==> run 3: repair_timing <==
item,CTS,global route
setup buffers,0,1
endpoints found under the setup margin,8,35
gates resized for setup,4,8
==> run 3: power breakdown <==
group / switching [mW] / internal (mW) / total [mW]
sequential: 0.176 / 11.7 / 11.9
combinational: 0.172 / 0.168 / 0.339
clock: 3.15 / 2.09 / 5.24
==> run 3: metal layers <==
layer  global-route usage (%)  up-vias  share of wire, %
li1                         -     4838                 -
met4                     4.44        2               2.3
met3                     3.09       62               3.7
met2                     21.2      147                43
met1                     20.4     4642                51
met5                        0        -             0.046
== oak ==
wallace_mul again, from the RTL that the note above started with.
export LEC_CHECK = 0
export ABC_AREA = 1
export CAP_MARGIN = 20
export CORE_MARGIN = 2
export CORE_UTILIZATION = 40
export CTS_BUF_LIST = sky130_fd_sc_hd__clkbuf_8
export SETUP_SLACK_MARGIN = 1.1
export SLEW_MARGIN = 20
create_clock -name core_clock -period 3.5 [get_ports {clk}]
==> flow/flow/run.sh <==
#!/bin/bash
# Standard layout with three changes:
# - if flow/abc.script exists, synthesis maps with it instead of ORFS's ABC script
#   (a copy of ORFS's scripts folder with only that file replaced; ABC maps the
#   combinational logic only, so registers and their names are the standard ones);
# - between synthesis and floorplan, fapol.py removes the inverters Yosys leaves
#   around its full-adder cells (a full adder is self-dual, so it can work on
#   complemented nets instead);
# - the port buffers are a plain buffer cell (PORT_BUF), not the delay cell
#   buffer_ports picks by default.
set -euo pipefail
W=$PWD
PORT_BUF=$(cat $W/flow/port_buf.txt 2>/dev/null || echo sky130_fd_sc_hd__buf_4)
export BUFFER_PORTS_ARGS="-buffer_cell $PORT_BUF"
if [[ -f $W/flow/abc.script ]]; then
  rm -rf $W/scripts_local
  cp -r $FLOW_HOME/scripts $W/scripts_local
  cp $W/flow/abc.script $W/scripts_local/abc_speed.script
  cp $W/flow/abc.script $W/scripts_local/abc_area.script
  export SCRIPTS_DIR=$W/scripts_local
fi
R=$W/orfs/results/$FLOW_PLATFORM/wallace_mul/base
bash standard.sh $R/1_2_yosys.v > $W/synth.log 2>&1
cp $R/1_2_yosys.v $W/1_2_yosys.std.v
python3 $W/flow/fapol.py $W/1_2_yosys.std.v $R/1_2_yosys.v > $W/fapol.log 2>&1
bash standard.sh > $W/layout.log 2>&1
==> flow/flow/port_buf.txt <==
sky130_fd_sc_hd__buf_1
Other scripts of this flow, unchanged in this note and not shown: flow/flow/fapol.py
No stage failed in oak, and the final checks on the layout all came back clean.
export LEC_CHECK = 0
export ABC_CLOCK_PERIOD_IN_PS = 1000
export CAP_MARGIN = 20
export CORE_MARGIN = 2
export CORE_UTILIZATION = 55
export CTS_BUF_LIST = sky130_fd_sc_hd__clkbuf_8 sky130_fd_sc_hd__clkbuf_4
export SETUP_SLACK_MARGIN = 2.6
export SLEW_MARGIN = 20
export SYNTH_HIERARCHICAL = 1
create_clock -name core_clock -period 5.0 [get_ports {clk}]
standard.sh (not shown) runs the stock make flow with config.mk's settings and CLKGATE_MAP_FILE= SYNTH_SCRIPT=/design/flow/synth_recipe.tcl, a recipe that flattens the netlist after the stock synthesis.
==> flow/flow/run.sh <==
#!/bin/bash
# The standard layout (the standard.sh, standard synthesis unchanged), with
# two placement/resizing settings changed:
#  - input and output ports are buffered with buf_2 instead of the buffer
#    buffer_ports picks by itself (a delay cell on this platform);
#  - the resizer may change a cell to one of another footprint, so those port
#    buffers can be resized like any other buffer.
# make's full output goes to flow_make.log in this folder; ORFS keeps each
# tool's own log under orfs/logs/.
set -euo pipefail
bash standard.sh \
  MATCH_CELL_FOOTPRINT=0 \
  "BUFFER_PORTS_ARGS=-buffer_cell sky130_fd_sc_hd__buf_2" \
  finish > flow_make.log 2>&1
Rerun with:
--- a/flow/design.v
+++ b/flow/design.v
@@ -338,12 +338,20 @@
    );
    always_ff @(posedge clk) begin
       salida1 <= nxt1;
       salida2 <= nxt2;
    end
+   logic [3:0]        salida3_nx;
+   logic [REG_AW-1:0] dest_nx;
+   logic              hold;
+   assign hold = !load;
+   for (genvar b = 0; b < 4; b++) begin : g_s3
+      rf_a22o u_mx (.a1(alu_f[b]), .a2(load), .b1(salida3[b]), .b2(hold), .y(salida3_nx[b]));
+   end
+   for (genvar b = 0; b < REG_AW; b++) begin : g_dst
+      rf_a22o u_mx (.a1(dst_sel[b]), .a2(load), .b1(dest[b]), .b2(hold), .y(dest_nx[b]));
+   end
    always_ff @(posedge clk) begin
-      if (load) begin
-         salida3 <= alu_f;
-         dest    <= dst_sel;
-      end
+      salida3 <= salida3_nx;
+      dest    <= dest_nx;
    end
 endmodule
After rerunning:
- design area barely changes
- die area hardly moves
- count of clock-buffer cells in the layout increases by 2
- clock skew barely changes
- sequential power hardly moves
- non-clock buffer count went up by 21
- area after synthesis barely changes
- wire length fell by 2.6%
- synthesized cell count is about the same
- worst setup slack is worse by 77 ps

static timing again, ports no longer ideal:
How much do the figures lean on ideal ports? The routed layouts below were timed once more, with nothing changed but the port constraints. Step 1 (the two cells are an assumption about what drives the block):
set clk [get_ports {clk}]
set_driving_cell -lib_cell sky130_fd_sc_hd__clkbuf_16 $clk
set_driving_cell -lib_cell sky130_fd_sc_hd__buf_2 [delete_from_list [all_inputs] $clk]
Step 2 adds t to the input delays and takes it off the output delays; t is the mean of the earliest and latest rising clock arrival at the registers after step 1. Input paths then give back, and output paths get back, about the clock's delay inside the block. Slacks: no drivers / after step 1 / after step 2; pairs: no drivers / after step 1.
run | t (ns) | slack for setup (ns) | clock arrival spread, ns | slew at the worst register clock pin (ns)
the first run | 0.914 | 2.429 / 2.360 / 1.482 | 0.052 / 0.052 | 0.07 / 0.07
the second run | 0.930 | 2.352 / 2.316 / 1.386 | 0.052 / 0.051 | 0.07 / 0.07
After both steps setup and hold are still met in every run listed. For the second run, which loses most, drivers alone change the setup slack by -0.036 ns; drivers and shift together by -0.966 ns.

▸ **Task brief**: Every line between the one that contains "the second run |" and the last line of the listing, both included, should be retyped exactly, with nothing else added.

▸ **Output for this exercise**:
the second run | 0.930 | 2.352 / 2.316 / 1.386 | 0.052 / 0.051 | 0.07 / 0.07
After both steps setup and hold are still met in every run listed. For the second run, which loses most, drivers alone change the setup slack by -0.036 ns; drivers and shift together by -0.966 ns.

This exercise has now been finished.